Hay situaciones en las que no puedes influir: una decisión que tomó otra persona, hechos ya ocurridos (despido, crisis, diagnóstico, ruptura), cambios globales (situación económica, clima). Y a veces reconocer que algunas cosas no dependen de nosotros da mucho miedo. La resistencia mantiene temporalmente el equilibrio interno y da una sensación de control. Pero a largo plazo, consume energía y crea una sensación de callejón sin salida. Creemos que solo estamos pensando en ello, pero para el sistema nervioso, cada uno de esos círculos mentales es estrés. Cuando toda la energía se gasta en luchar contra lo que ya no se puede cambiar, deja de alcanzar para buscar nuevas opciones y dar pasos reales.
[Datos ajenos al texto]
`src/hw/rtl/ydqe_pkg.sv`:
```
// Package for the YAML double-quoted scalar escaper.
// Holds the item structs, the escape kind codes, character constants and the hex digit function.
// Has no dependencies.
package ydqe_pkg;

	// One decoded character as it enters the block.
	typedef struct packed {
		logic [20:0] char_code;
		logic        valid_req;
		logic [2:0]  byte_count;
		logic [7:0]  raw_byte0;
		logic [7:0]  raw_byte1;
		logic [7:0]  raw_byte2;
		logic [7:0]  raw_byte3;
	} req_item_t;

	// One byte of escaped text as it leaves the block.
	typedef struct packed {
		logic [7:0] out_byte;
		logic       last_byte;
	} rsp_item_t;

	// How a character is rendered.
	typedef enum logic [2:0] {
		KIND_ESC2,  // backslash and one character
		KIND_PASS,  // original UTF-8 bytes
		KIND_HEX2,  // \xNN
		KIND_HEX4,  // \uNNNN
		KIND_HEX8   // \UNNNNNNNN
	} kind_t;

	localparam int unsigned MaxBytes = 10;
	localparam int unsigned CntW     = 4;

	localparam logic [7:0] ChBackslash = 8'h5C;
	localparam logic [7:0] ChQuote     = 8'h22;
	localparam logic [7:0] ChLowerN    = 8'h6E;
	localparam logic [7:0] ChLowerT    = 8'h74;
	localparam logic [7:0] ChLowerR    = 8'h72;
	localparam logic [7:0] ChLowerX    = 8'h78;
	localparam logic [7:0] ChLowerU    = 8'h75;
	localparam logic [7:0] ChUpperU    = 8'h55;

	localparam logic [20:0] CpMax      = 21'h10FFFF;
	localparam logic [20:0] CpTab      = 21'h000009;
	localparam logic [20:0] CpLf       = 21'h00000A;
	localparam logic [20:0] CpCr       = 21'h00000D;
	localparam logic [20:0] CpQuote    = 21'h000022;
	localparam logic [20:0] CpBackslash = 21'h00005C;
	localparam logic [20:0] CpNel      = 21'h000085;
	localparam logic [20:0] CpLsep     = 21'h002028;
	localparam logic [20:0] CpPsep     = 21'h002029;

	// Uppercase hex digit for one nibble.
	function automatic logic [7:0] hex_char(input logic [3:0] nib);
		logic [7:0] wide;
		wide = {4'b0000, nib};
		if (nib < 4'd10) begin
			return 8'h30 + wide;
		end else begin
			return 8'h37 + wide;
		end
	endfunction

endpackage

```
`src/hw/rtl/yaml_double_quote_escaper_unit.sv`:
```
// Top level of the YAML double-quoted scalar escaper.
// Three pipeline stages (capture, classify, expand) feed a byte serializer.
// Depends on ydqe_pkg.
//
// Path: an accepted item passes stages 1, 2 and 3, then the serializer drives rsp.
// Throughput: the serializer sends one byte per cycle unless rsp_stall is high; the
//   stages ahead take an item every cycle unless stalled; escaped text is 1 to 10 bytes.
// Reset: arst_n clears all valid bits and the byte index; payload registers are not reset.
module yaml_double_quote_escaper_unit (
	input  logic                clk,
	input  logic                arst_n,
	input  logic                req_valid,
	output logic                req_stall,
	input  ydqe_pkg::req_item_t req,
	output logic                rsp_valid,
	input  logic                rsp_stall,
	output ydqe_pkg::rsp_item_t rsp
);
	import ydqe_pkg::*;

	// Stage 1: the accepted item, registered as it came in.
	logic      valid_s1;
	req_item_t item_s1;

	// Stage 2: the rendering decision for the character.
	logic       valid_s2;
	kind_t      kind_s2;
	logic [20:0] val_s2;
	logic [7:0] esc_s2;
	logic [2:0] cnt_s2;
	logic [3:0][7:0] raw_s2;

	// Stage 3: the escaped text laid out byte by byte.
	logic                       valid_s3;
	logic [MaxBytes-1:0][7:0]   buf_s3;
	logic [CntW-1:0]            cnt_s3;

	// Serializer: holds one item's text and walks through it.
	logic                       ser_valid_q;
	logic [MaxBytes-1:0][7:0]   ser_buf_q;
	logic [CntW-1:0]            ser_cnt_q;
	logic [CntW-1:0]            ser_idx_q;

	logic ser_last;
	logic ser_load, s3_load, s2_load, s1_load;

	// Each stage moves when it is empty or its contents move on. The serializer frees
	// itself when its final byte is taken.
	assign ser_last = (ser_idx_q == ser_cnt_q - 1'b1);
	assign ser_load = !ser_valid_q || (!rsp_stall && ser_last);
	assign s3_load  = !valid_s3 || ser_load;
	assign s2_load  = !valid_s2 || s3_load;
	assign s1_load  = !valid_s1 || s2_load;
	assign req_stall = !s1_load;

	assign rsp_valid      = ser_valid_q;
	assign rsp.out_byte   = ser_buf_q[ser_idx_q];
	assign rsp.last_byte  = ser_last;

	// Classification of the character held in stage 1, in the priority order of the
	// escaping rules: broken sequence first, then the two-character escapes, then the
	// printable non-break characters, then the numeric escapes by size.
	kind_t       kind_d;
	logic [20:0] val_d;
	logic [7:0]  esc_d;
	logic [2:0]  cnt_d;
	logic        printable;
	logic        line_break;
	logic [20:0] cp;

	always_comb begin
		cp = item_s1.char_code;
		printable = (cp == CpTab) || (cp == CpLf) || (cp == CpCr) ||
			(cp >= 21'h20 && cp <= 21'h7E) || (cp == CpNel) ||
			(cp >= 21'hA0 && cp <= 21'hD7FF) ||
			(cp >= 21'hE000 && cp <= 21'hFFFD) ||
			(cp >= 21'h10000 && cp <= CpMax);
		line_break = (cp == CpLf) || (cp == CpCr) || (cp == CpNel) ||
			(cp == CpLsep) || (cp == CpPsep);
		val_d = cp;
		esc_d = ChBackslash;
		// An out-of-range byte count is clamped into 1..4.
		if (item_s1.byte_count == 3'd0) begin
			cnt_d = 3'd1;
		end else if (item_s1.byte_count > 3'd4) begin
			cnt_d = 3'd4;
		end else begin
			cnt_d = item_s1.byte_count;
		end
		if (!item_s1.valid_req) begin
			kind_d = KIND_HEX2;
			val_d  = {13'b0, item_s1.raw_byte0};
		end else if (cp == CpBackslash) begin
			kind_d = KIND_ESC2;
			esc_d  = ChBackslash;
		end else if (cp == CpQuote) begin
			kind_d = KIND_ESC2;
			esc_d  = ChQuote;
		end else if (cp == CpLf) begin
			kind_d = KIND_ESC2;
			esc_d  = ChLowerN;
		end else if (cp == CpTab) begin
			kind_d = KIND_ESC2;
			esc_d  = ChLowerT;
		end else if (cp == CpCr) begin
			kind_d = KIND_ESC2;
			esc_d  = ChLowerR;
		end else if (printable && !line_break) begin
			kind_d = KIND_PASS;
		end else if (cp <= 21'h7F) begin
			kind_d = KIND_HEX2;
		end else if (cp <= 21'hFFFF) begin
			kind_d = KIND_HEX4;
		end else begin
			kind_d = KIND_HEX8;
		end
	end

	// Expansion of the stage 2 decision into the byte buffer and its length.
	logic [MaxBytes-1:0][7:0] buf_d;
	logic [CntW-1:0]          len_d;
	logic [31:0]              v32;

	always_comb begin
		v32   = {11'b0, val_s2};
		buf_d = '0;
		len_d = '0;
		buf_d[0] = ChBackslash;
		case (kind_s2)
			KIND_ESC2: begin
				buf_d[1] = esc_s2;
				len_d    = CntW'(2);
			end
			KIND_PASS: begin
				buf_d[0] = raw_s2[0];
				buf_d[1] = raw_s2[1];
				buf_d[2] = raw_s2[2];
				buf_d[3] = raw_s2[3];
				len_d    = {1'b0, cnt_s2};
			end
			KIND_HEX2: begin
				buf_d[1] = ChLowerX;
				for (int i = 0; i < 2; i++) begin
					buf_d[2+i] = hex_char(v32[(1-i)*4 +: 4]);
				end
				len_d = CntW'(4);
			end
			KIND_HEX4: begin
				buf_d[1] = ChLowerU;
				for (int i = 0; i < 4; i++) begin
					buf_d[2+i] = hex_char(v32[(3-i)*4 +: 4]);
				end
				len_d = CntW'(6);
			end
			KIND_HEX8: begin
				buf_d[1] = ChUpperU;
				for (int i = 0; i < 8; i++) begin
					buf_d[2+i] = hex_char(v32[(7-i)*4 +: 4]);
				end
				len_d = CntW'(10);
			end
			default: begin
				len_d = CntW'(2);
			end
		endcase
	end

	// Valid bits and the byte index.
	always_ff @(posedge clk or negedge arst_n) begin
		if (!arst_n) begin
			valid_s1    <= 1'b0;
			valid_s2    <= 1'b0;
			valid_s3    <= 1'b0;
			ser_valid_q <= 1'b0;
			ser_idx_q   <= '0;
		end else begin
			if (s1_load) begin
				valid_s1 <= req_valid;
			end
			if (s2_load) begin
				valid_s2 <= valid_s1;
			end
			if (s3_load) begin
				valid_s3 <= valid_s2;
			end
			if (ser_load) begin
				ser_valid_q <= valid_s3;
				ser_idx_q   <= '0;
			end else if (!rsp_stall) begin
				ser_idx_q <= ser_idx_q + 1'b1;
			end
		end
	end

	// Payload registers follow their valid bits and need no reset.
	always_ff @(posedge clk) begin
		if (s1_load) begin
			item_s1 <= req;
		end
		if (s2_load) begin
			kind_s2 <= kind_d;
			val_s2  <= val_d;
			esc_s2  <= esc_d;
			cnt_s2  <= cnt_d;
			raw_s2  <= {item_s1.raw_byte3, item_s1.raw_byte2,
				item_s1.raw_byte1, item_s1.raw_byte0};
		end
		if (s3_load) begin
			buf_s3 <= buf_d;
			cnt_s3 <= len_d;
		end
		if (ser_load) begin
			ser_buf_q <= buf_s3;
			ser_cnt_q <= cnt_s3;
		end
	end

	// The byte index never runs past the end of the held text.
	a_idx_in_range: assert property (@(posedge clk) disable iff (!arst_n)
		ser_valid_q |-> (ser_idx_q < ser_cnt_q))
		else $error("serializer index beyond text length");

	// Every held text is between one and ten bytes long.
	a_len_range: assert property (@(posedge clk) disable iff (!arst_n)
		ser_valid_q |-> (ser_cnt_q >= CntW'(1) && ser_cnt_q <= CntW'(MaxBytes)))
		else $error("serializer text length out of range");

	// A stage 1 item that cannot move on is still there in the next cycle.
	a_s1_hold: assert property (@(posedge clk) disable iff (!arst_n)
		(valid_s1 && !s2_load) |=> valid_s1)
		else $error("stage 1 item lost while stalled");

endmodule
```
`config.mk`:
```
export PLATFORM = sky130hd
export DESIGN_NAME = yaml_double_quote_escaper_unit
export DESIGN_NICKNAME = d
export VERILOG_FILES = /design/src/hw/rtl/ydqe_pkg.sv /design/src/hw/rtl/yaml_double_quote_escaper_unit.sv
export SDC_FILE = /design/constraint.sdc
export NUM_CORES = 1
export LEC_CHECK = 0
export BUFFER_PORTS_ARGS = -buffer_cell sky130_fd_sc_hd__buf_2
export CORE_UTILIZATION = 60
export DETAILED_ROUTE_END_ITERATION = 8
export GPL_ROUTABILITY_DRIVEN = 1
export PLACE_DENSITY_LB_ADDON = 0.3
export SKIP_LAST_GASP = 1
export SLEW_MARGIN = 10
export SYNTH_ARGS = -nofsm -noshare
export SYNTH_HDL_FRONTEND = slang
export SYNTH_SLANG_ARGS = --single-unit
```
`constraint.sdc`:
```
create_clock -name clk -period 6 [get_ports clk]
set_input_delay 0.3 -clock clk [delete_from_list [all_inputs] [get_ports clk]]
set_output_delay 0.3 -clock clk [all_outputs]
set_load 0.005 [all_outputs]
```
Hay 4 reacciones ante un problema:
⭐️ resolver el problema ⭐️ cambiar tu actitud hacia él ⭐️ seguir resistiendo y sufriendo ⭐️ aceptarlo
Los eventos y hechos que no dependen de nosotros, podemos aceptarlos y cambiar nuestra actitud hacia ellos. Aceptar no significa rendirse y aguantar. Significa detener la guerra para liberar fuerzas para acciones reales.
Pregúntate qué depende de ti y qué no.
Intenta clasificar el evento en una de las categorías:
1️⃣ No está en mi poder (decisiones de otras personas, eventos ya ocurridos, el pasado)
2️⃣ Está en mi poder (mis reacciones, elección, a qué dedico tiempo y atención, qué pasos doy)
3️⃣ Parcialmente en mi poder (proyectos conjuntos, acuerdos).
A veces solo este ejercicio proporciona un gran alivio: se vuelve visible dónde realmente no se puede hacer nada y eso es un hecho.
Reformula el diálogo interno
Usa frases: "Yo no elegí esto, pero puedo elegir cómo actuar a continuación", "Esto no me gusta nada, pero ya sucedió". Esto ayuda a reconocer el hecho y determinar tus acciones/reacciones.
Pregúntate cómo quieres apoyarte a ti mismo. Y cuando la resistencia desaparezca, piensa: ¿qué te enseñó esta situación?